Department of Interdisciplinary Researches for Medicine and Photonics, Institute of Post-LED Photonics, Tokushima University, Tokushima, Japan.
Department of Parasitology and Infectious Diseases, Gifu University Graduate School of Medicine, Gifu, Japan.
Center for Highly Advanced Integration of Nano and Life Sciences (G-CHAIN), Gifu University, Gifu, Japan.
Department of Immunology, Tokai University School of Medicine, Isehara, Kanagawa, Japan.
Department of Pathology, Seoul National University College of Medicine, Seoul, Korea.
Department of Molecular Immunology, Research Institute for Microbial Diseases, Osaka University, Osaka, Japan.
Department of Molecular Immunology, Immunology Frontier Research Center, Osaka University, Osaka, Japan.
Department of Biochemistry, School of Medicine, Toho University, Tokyo, Japan.
The Research Cluster program on Immunological diseases, Tokushima University, Tokushima, Japan.

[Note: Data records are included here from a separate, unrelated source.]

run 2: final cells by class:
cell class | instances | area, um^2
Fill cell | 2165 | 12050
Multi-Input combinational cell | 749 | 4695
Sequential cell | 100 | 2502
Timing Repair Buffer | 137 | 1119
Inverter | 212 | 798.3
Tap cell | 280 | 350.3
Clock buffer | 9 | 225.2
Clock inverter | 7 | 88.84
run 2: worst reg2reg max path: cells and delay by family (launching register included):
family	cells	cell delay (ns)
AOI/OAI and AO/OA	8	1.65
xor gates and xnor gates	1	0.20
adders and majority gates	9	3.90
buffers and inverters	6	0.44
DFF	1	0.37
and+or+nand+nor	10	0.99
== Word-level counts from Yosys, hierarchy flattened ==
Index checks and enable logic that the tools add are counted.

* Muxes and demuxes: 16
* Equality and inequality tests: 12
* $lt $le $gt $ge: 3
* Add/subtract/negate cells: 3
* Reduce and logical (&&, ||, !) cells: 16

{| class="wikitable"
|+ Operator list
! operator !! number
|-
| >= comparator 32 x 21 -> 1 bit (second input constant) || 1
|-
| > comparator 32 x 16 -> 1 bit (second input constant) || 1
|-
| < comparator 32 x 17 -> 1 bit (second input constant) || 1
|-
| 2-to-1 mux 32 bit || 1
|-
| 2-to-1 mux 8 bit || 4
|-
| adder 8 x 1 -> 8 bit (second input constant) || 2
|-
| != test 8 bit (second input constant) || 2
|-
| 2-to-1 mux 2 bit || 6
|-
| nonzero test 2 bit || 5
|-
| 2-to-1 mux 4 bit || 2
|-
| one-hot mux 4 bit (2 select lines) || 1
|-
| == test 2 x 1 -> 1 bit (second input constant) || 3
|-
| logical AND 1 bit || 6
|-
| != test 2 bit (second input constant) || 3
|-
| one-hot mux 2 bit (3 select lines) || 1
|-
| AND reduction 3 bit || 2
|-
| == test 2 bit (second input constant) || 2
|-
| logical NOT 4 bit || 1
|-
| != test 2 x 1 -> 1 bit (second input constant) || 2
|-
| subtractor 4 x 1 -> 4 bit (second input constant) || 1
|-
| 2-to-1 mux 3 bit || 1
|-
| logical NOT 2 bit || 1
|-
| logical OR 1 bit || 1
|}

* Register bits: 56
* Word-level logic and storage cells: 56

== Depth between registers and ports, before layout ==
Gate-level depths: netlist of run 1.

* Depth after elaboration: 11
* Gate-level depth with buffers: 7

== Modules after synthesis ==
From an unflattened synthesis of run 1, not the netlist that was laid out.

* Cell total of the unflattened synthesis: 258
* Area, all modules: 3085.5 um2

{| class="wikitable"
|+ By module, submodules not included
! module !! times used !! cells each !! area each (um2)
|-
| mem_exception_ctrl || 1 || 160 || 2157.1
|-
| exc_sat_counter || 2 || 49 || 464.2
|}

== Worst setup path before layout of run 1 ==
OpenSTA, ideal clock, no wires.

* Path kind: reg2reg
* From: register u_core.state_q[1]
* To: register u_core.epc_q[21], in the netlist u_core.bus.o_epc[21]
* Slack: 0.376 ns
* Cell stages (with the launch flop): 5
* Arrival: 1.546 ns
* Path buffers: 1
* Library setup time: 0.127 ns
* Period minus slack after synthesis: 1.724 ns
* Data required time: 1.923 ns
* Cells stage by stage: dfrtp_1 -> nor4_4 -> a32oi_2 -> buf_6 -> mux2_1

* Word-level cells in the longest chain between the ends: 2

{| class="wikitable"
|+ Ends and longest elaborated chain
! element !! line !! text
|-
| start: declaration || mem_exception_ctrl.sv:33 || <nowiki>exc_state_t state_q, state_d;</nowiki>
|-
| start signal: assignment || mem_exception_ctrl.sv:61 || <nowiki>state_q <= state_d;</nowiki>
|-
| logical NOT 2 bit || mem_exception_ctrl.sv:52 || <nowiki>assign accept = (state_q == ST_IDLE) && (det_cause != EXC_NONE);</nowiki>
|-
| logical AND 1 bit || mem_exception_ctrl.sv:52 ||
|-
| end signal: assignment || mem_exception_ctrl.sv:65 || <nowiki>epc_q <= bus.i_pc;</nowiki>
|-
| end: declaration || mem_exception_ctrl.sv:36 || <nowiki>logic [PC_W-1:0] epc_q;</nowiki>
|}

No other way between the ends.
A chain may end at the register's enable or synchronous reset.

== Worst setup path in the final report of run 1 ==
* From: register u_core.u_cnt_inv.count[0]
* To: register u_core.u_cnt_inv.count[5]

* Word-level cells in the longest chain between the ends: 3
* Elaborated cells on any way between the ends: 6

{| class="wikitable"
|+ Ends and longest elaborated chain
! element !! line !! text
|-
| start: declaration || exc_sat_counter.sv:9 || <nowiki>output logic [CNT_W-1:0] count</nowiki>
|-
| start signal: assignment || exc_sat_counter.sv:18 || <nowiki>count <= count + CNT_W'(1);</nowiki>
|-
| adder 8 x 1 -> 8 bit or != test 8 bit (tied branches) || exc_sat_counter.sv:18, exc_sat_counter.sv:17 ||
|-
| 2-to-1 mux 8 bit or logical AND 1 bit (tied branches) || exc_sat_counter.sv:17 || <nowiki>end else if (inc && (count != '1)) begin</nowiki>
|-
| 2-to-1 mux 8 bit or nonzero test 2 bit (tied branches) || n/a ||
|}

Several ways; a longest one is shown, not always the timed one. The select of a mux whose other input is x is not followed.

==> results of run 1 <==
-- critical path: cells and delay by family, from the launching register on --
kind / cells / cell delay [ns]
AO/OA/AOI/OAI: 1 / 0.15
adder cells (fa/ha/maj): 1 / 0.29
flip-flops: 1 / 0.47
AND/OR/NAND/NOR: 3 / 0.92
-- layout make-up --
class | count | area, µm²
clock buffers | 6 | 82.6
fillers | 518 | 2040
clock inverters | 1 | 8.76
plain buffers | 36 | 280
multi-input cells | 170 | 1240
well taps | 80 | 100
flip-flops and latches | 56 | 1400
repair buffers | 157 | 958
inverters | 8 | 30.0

Intestinal intraepithelial lymphocytes (IELs) expressing CD8αα on αβ T cells (TCRαβ+CD8αα+ IELs) have suppressive capabilities in enterocolitis, but the mechanism that maintains homeostasis and cell number is not fully understood. Here, we demonstrated that the number of TCRαβ+CD8αα+ IELs was severely reduced in mice lacking recombination signal binding protein for immunoglobulin kappa J region (Rbpj) or Notch1 and Notch2 in T cells. Rbpj-deficient TCRαβ+CD8αα+ IELs expressed low levels of Atp8a2, which encodes a protein with flippase activity that regulates phospholipid asymmetry of plasma membrane such as flipping phosphatidylserine in the inner leaflet of plasma membrane. Rbpj-deficient TCRαβ+CD8αα+ IELs cannot maintain phosphatidylserine in the inner leaflet of the plasma membrane. Furthermore, depletion of intestinal macrophages restored TCRαβ+CD8αα+ IELs in Rbpj-deficient mice, suggesting that exposure of phosphatidylserine on the plasma membrane in Rbpj-deficient TCRαβ+CD8αα+ IELs acts as an "eat-me" signal. Together, these results revealed that Notch-Atp8a2 is a fundamental regulator for IELs and highlighted that membrane phospholipid asymmetry controlled by Notch-mediated flippase expression is a critical determinant in setting or balancing the number of TCRαβ+CD8αα+ IELs.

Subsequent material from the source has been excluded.